Brief — The required output consists solely of the lines from the top of the listing through the line containing "wire dd_w1 = secn[0] ^ secn[2];", transcribed exactly.

─── Records ───

What follows belongs to an exercise in optimizing a design on an open flow for small area and a short achievable clock period; a production flow would make more cautious choices. Function was checked by simulation only, so behaviour that the tests miss may differ from the original.

Design ct_time_core, start of the top module:
module ct_time_core (
  input  wire        clk,
  input  wire        rst,
  input  wire        cmd_valid,
  input  wire [2:0]  cmd_op,
  input  wire [95:0] cmd_data,
  output reg         resp_valid,
  output reg  [1:0]  resp_status,
  output wire [47:0] time_sec,
  output wire [29:0] time_ns,
  output wire [31:0] time_frac,
  output wire [63:0] linear_ns,
  output wire [15:0] linear_frac,
  output wire [47:0] rate_adj,
  output wire [47:0] rate_total,
  output wire [47:0] slew_limit,
  output wire [63:0] slew_remain,
  output wire [2:0]  status,
  output wire [3:0]  sticky,
  output wire [3:0]  cmp_armed,
  output wire [3:0]  cmp_fire
);
  localparam [2:0] OP_STICKY_CLR = 3'd0;
  localparam [2:0] OP_LOAD       = 3'd1;
  localparam [2:0] OP_RATE_SET   = 3'd2;
  localparam [2:0] OP_SLEW_LIMIT = 3'd3;
  localparam [2:0] OP_PHASE_ADJ  = 3'd4;
  localparam [2:0] OP_STEP       = 3'd5;
  localparam [2:0] OP_CMP_ARM    = 3'd6;
  localparam [2:0] OP_CMP_DISARM = 3'd7;
  localparam [1:0] ST_OK    = 2'd0;
  localparam [1:0] ST_RANGE = 2'd1;
  localparam [1:0] ST_BUSY  = 2'd2;
  localparam [29:0] NS_PER_SEC = 30'd1000000000;
  localparam [29:0] NS_NEG     = 30'd73741824;              
  localparam [38:0] RMAX       = 39'd56294995342;           
  localparam [34:0] SL_MIN     = 35'd28147;
  localparam [34:0] SL_MAX     = 35'd28147497671;
  localparam [34:0] SL_RESET   = 35'd2814750;
  reg  [47:0] sec_q;
  reg  [29:0] ns_q;
  reg  [51:0] sub_q;       
  reg  [36:0] rate_q;      
  reg  [41:0] r25_q;       
  reg  [34:0] slim_q;      
  reg  [82:0] rem_q;       
  reg  [3:0]  sticky_q;
  reg         clq_p;       
  reg         clq_n;       
  reg  [3:0]  armed_q;
  reg  [79:0] tgt0_q, tgt1_q, tgt2_q, tgt3_q;
  wire [47:0] secn = ~sec_q;
  wire [20:0] nsp  = {ns_q[29:26] + 4'd1, ns_q[25:9]};
  wire dd_w1 = secn[0] ^ secn[2];
  wire dd_w2 = secn[0] & secn[2];
  wire dd_w3 = secn[1] ^ secn[3];
  wire dd_w4 = secn[1] & secn[3];
  wire dd_w5 = secn[2] ^ secn[4];
  ...
clock: 30.0 ns
lec_check: 0
cap_margin: 20
core_margin: 2
core_utilization: 45
place_density: 0.75
slew_margin: 20
standard.sh (not shown) runs the stock make flow with config.mk's settings and CLKGATE_MAP_FILE= SYNTH_SCRIPT=/design/flow/synth_recipe.tcl, a recipe that flattens the netlist after the stock synthesis.
==> flow/flow/run.sh <==
#!/bin/bash
# Layout flow: the standard ORFS flow (standard synthesis unchanged), with
# the setup repair of floorplan, CTS and global routing asked to leave 17 ns of
# setup slack at the design's 30 ns clock, so that it works on the paths that
# set the achieved period. The clock, constraints and all other settings are
# the standard flow's. make's full output goes to flow_make.log; ORFS keeps each step's
# own log under orfs/logs/.
set -euo pipefail
bash standard.sh SETUP_SLACK_MARGIN=17 finish > flow_make.log 2>&1
Rerun with:
--- a/flow/design.v
+++ b/flow/design.v
@@ -960,26 +960,37 @@
         resp_status <= ST_RANGE;
       if (is_arm)
         resp_status <= arm_busy ? ST_BUSY : (arm_far ? ST_RANGE : ST_OK);
     end
   end
   always @(posedge clk) begin
     if (!rst && do_arm && cu == 2'd0) tgt0_q <= ~arm_tgt;
     if (!rst && do_arm && cu == 2'd1) tgt1_q <= ~arm_tgt;
     if (!rst && do_arm && cu == 2'd2) tgt2_q <= ~arm_tgt;
     if (!rst && do_arm && cu == 2'd3) tgt3_q <= ~arm_tgt;
   end
-  wire [62:0] rem_tr;
-  wire        rem_tr_co;
-  ct_add #(63) u_tr (.a(rem_q[82:20]), .b(63'd0), .ci(rem_neg & (|rem_q[19:0])),
-                     .s(rem_tr), .co(rem_tr_co));
+  reg  [62:0] rem_tr;
+  reg         tr_c, tr_b;
+  integer     tb, ti;
+  always @* begin
+    tr_b = rem_neg & (|rem_q[19:0]);
+    for (tb = 0; tb < 8; tb = tb + 1) begin
+      tr_c = tr_b;
+      for (ti = 0; ti < 8; ti = ti + 1)
+        if (tb * 8 + ti < 63) begin
+          rem_tr[tb * 8 + ti] = rem_q[20 + tb * 8 + ti] ^ tr_c;
+          tr_c = tr_c & rem_q[20 + tb * 8 + ti];
+        end
+      tr_b = tr_b & ((tb == 7) ? (&rem_q[82:76]) : (&rem_q[20 + tb * 8 +: 8]));
+    end
+  end
   assign time_sec    = sec_q;
   assign time_ns     = ns_q;
   assign time_frac   = sub_q[51:20];
   assign linear_ns   = lin_ns;
   assign linear_frac = sub_q[51:36];
   assign rate_adj    = {{11{rate_q[36]}}, rate_q};
   assign rate_total  = {{9{rt[38]}}, rt};
   assign slew_limit  = {13'd0, slim_q};
   assign slew_remain = {rem_tr[62], rem_tr};
   assign status      = {slew_clamped, (rate_q == RMAX[36:0]) || (rate_q == (37'd0 - RMAX[36:0])), !rem_zero};
   assign sticky      = sticky_q;
- The changed run completed without violations
- cell count drops by 0.70%
- worst setup slack gains 0.060 ns
- cell area hardly moves
- global-route usage is lower by 0.61 points
- critical path depth does not change
- die area is lower by 0.43%

-- static timing again, ports no longer ideal --
Ports are ideal in the flow. The routed layouts listed here were re-timed in OpenROAD.
Step 1 assumes that a clkbuf_16 drives the clock port and a buf_2 every other input.
Step 2 adds t to the input delays and takes it off the output delays; t is the mean of the earliest and latest rising clock arrival at the registers after step 1. Input paths then give back, and output paths get back, about the clock's delay inside the block.
Three values: ideal, step 1, step 2; two values: the first two.
| run | shift t [ns] | slack for setup (ns) | slew at the worst register clock pin (ns) | worst slew at a driven data input, ns |
|---|---|---|---|---|
| the first run | 0.826 | 16.719 / 16.632 / 16.052 | 0.07 / 0.07 | 0.11 |
| the second run | 0.863 | 16.778 / 16.689 / 16.282 | 0.07 / 0.07 | 0.15 |
After both steps every run listed still meets setup and hold. For the first run, which loses most, drivers alone change the setup slack by -0.087 ns; drivers and shift together by -0.667 ns.
Context: an optimization exercise on an open-source flow, tuned for small area, a short achievable clock period and few clock cycles per item. The choices shown serve that exercise and are no tape-out recipe. Only simulation tests tie the RTL to the original design; equivalence was not proved. Power is estimated from default activity; no workload was simulated.

### design/flow/config.mk
export PLATFORM = sky130hd
export DESIGN_NAME = contone_block_enc
export DESIGN_NICKNAME = contone_block_enc
export VERILOG_FILES = /design/flow/design.v
export SDC_FILE = /design/flow/constraint.sdc
export NUM_CORES = 4
export LEC_CHECK = 0
export CAP_MARGIN = 20
export CORE_MARGIN = 2
export CORE_UTILIZATION = 40
export SLEW_MARGIN = 20
### design/flow/constraint.sdc
create_clock -name core_clock -period 17.0 [get_ports {clk}]
set_input_delay 3.4000 -clock core_clock [delete_from_list [all_inputs] [get_ports {clk}]]
set_output_delay 3.4000 -clock core_clock [all_outputs]
set_load 0.01 [all_outputs]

───

Answer section —
What follows belongs to an exercise in optimizing a design on an open flow for small area and a short achievable clock period; a production flow would make more cautious choices. Function was checked by simulation only, so behaviour that the tests miss may differ from the original.

Design ct_time_core, start of the top module:
module ct_time_core (
  input  wire        clk,
  input  wire        rst,
  input  wire        cmd_valid,
  input  wire [2:0]  cmd_op,
  input  wire [95:0] cmd_data,
  output reg         resp_valid,
  output reg  [1:0]  resp_status,
  output wire [47:0] time_sec,
  output wire [29:0] time_ns,
  output wire [31:0] time_frac,
  output wire [63:0] linear_ns,
  output wire [15:0] linear_frac,
  output wire [47:0] rate_adj,
  output wire [47:0] rate_total,
  output wire [47:0] slew_limit,
  output wire [63:0] slew_remain,
  output wire [2:0]  status,
  output wire [3:0]  sticky,
  output wire [3:0]  cmp_armed,
  output wire [3:0]  cmp_fire
);
  localparam [2:0] OP_STICKY_CLR = 3'd0;
  localparam [2:0] OP_LOAD       = 3'd1;
  localparam [2:0] OP_RATE_SET   = 3'd2;
  localparam [2:0] OP_SLEW_LIMIT = 3'd3;
  localparam [2:0] OP_PHASE_ADJ  = 3'd4;
  localparam [2:0] OP_STEP       = 3'd5;
  localparam [2:0] OP_CMP_ARM    = 3'd6;
  localparam [2:0] OP_CMP_DISARM = 3'd7;
  localparam [1:0] ST_OK    = 2'd0;
  localparam [1:0] ST_RANGE = 2'd1;
  localparam [1:0] ST_BUSY  = 2'd2;
  localparam [29:0] NS_PER_SEC = 30'd1000000000;
  localparam [29:0] NS_NEG     = 30'd73741824;              
  localparam [38:0] RMAX       = 39'd56294995342;           
  localparam [34:0] SL_MIN     = 35'd28147;
  localparam [34:0] SL_MAX     = 35'd28147497671;
  localparam [34:0] SL_RESET   = 35'd2814750;
  reg  [47:0] sec_q;
  reg  [29:0] ns_q;
  reg  [51:0] sub_q;       
  reg  [36:0] rate_q;      
  reg  [41:0] r25_q;       
  reg  [34:0] slim_q;      
  reg  [82:0] rem_q;       
  reg  [3:0]  sticky_q;
  reg         clq_p;       
  reg         clq_n;       
  reg  [3:0]  armed_q;
  reg  [79:0] tgt0_q, tgt1_q, tgt2_q, tgt3_q;
  wire [47:0] secn = ~sec_q;
  wire [20:0] nsp  = {ns_q[29:26] + 4'd1, ns_q[25:9]};
  wire dd_w1 = secn[0] ^ secn[2];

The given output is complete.